The most common use case is when you can justify interpolating short missing data gaps within a signal's temporal autcorrelation range, but cannot justify interpolating long gaps.
Another use case is when data is being upsampled using pd.resample(), which inserts NaNs for timestamps to be interpolated. Say you're upsampling by a factor of three. In this case, you can do the upsample by interpolating across at most 2 consecutive NaNs. Three or more consecutive NaNs indicate the presence of missing data in the original time series; you don't want to interpolate across that.
Is someone still working on this problem?
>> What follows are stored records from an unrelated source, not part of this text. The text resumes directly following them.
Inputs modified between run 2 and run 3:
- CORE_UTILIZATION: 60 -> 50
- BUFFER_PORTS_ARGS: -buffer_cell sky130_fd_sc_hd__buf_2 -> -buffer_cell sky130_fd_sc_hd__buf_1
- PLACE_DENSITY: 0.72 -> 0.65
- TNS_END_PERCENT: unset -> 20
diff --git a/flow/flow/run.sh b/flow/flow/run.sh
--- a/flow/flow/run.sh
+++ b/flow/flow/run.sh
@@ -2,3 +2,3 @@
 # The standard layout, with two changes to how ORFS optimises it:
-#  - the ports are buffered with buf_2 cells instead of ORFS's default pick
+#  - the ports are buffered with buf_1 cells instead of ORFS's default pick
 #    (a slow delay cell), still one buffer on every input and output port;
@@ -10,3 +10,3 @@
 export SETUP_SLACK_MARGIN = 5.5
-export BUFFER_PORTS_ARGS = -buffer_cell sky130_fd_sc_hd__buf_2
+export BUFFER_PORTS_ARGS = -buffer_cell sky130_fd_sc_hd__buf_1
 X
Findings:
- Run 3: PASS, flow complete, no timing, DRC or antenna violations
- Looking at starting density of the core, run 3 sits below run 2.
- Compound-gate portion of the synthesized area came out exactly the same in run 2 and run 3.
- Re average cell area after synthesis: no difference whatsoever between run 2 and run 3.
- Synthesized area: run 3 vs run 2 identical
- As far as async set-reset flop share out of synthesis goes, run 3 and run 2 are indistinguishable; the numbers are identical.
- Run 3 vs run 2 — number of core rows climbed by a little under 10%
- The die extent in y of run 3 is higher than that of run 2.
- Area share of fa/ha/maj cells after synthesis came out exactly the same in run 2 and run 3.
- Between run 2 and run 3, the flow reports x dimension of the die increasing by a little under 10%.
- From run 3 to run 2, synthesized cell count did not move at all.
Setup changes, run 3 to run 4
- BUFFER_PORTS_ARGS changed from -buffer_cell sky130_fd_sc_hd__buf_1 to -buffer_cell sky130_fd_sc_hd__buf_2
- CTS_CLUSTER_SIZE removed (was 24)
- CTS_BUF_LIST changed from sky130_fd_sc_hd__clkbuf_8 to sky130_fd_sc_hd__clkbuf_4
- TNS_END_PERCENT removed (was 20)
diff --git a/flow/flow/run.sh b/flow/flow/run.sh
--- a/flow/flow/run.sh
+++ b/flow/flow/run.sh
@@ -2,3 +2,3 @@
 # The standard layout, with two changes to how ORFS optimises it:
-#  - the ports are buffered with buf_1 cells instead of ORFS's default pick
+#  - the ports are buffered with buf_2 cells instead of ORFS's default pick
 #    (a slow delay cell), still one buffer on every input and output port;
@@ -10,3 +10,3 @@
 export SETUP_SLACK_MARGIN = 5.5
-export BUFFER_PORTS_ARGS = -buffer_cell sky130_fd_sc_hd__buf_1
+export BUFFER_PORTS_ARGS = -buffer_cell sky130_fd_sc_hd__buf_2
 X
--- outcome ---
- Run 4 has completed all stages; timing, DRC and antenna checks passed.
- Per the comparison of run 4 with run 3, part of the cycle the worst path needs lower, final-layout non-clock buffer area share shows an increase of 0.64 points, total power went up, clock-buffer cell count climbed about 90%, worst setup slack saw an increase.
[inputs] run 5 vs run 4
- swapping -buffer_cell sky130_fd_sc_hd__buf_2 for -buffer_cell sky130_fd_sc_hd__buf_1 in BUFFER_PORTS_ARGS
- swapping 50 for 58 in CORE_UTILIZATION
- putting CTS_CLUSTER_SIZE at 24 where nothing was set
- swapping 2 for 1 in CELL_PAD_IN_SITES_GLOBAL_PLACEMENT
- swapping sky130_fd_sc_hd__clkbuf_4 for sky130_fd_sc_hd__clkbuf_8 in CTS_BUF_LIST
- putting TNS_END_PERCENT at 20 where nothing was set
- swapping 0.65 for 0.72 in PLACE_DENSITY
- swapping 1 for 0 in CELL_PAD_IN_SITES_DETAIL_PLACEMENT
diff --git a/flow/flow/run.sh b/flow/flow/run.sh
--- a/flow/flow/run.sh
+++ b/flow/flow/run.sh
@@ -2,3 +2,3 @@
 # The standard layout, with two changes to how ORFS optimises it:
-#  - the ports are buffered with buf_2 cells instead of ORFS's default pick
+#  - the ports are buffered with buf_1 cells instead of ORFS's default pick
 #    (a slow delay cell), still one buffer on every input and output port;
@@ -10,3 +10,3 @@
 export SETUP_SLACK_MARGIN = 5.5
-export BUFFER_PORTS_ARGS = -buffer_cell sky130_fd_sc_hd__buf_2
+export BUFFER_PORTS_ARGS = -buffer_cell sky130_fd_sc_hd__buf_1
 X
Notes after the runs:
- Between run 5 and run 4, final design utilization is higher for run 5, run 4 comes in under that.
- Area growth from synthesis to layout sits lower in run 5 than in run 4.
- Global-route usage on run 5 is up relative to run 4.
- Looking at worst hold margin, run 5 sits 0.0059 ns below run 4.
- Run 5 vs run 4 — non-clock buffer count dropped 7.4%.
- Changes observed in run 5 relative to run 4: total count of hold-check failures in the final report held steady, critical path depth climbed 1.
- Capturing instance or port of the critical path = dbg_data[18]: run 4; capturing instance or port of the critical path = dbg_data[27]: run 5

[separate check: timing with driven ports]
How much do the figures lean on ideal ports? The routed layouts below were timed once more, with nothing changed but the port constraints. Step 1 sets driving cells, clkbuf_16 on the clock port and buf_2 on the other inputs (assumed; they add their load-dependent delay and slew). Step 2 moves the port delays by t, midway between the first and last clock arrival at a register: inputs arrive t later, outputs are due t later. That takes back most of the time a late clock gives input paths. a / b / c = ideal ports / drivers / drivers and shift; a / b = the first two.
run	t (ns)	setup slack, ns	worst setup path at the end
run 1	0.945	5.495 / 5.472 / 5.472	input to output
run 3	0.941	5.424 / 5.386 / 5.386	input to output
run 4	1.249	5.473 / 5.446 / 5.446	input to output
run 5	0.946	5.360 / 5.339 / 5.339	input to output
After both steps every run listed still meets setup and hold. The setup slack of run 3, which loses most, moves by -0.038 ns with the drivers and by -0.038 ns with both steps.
I read this was already implemented, but as of today this still seems to be not the case. It would be a valuable improvement I think, would it be possible to make this available?
@veenstrajelmer this is an open issue and we would likely take a PR for implementation
Hope this becomes possible soon...
community contributions are how things get done
Hi community, do we already have a solution for this issue?
I dont think so. You can use xarray.DataArray.interpolate_na instead.
Currently, Pandas interpolation interpolates all gaps, regardless of there size and the limit parameter is used to limit the number of replacement : if there is a gap of 3 values and limit=2, pandas replaces the first 2 values.
I have difficulty understanding why someone would want to do interpolation on only a few missing items in a consecutive series of missing.
Personally, depending on the length of the gap, I would like to decide to interpolate the whole gap or none of it. For example, in an hourly time-series, interpolation of missing hours up to a maximum of 3 consecutive hours: gaps <= 3 would be interpolated gaps > 3 remain untouched.
I would appreciated a option for interpolation such as R "na.approx" in which a "maxgap" parameters is available. maxgap: maximum number of consecutive NAs to fill. Any longer gaps will be left unchanged.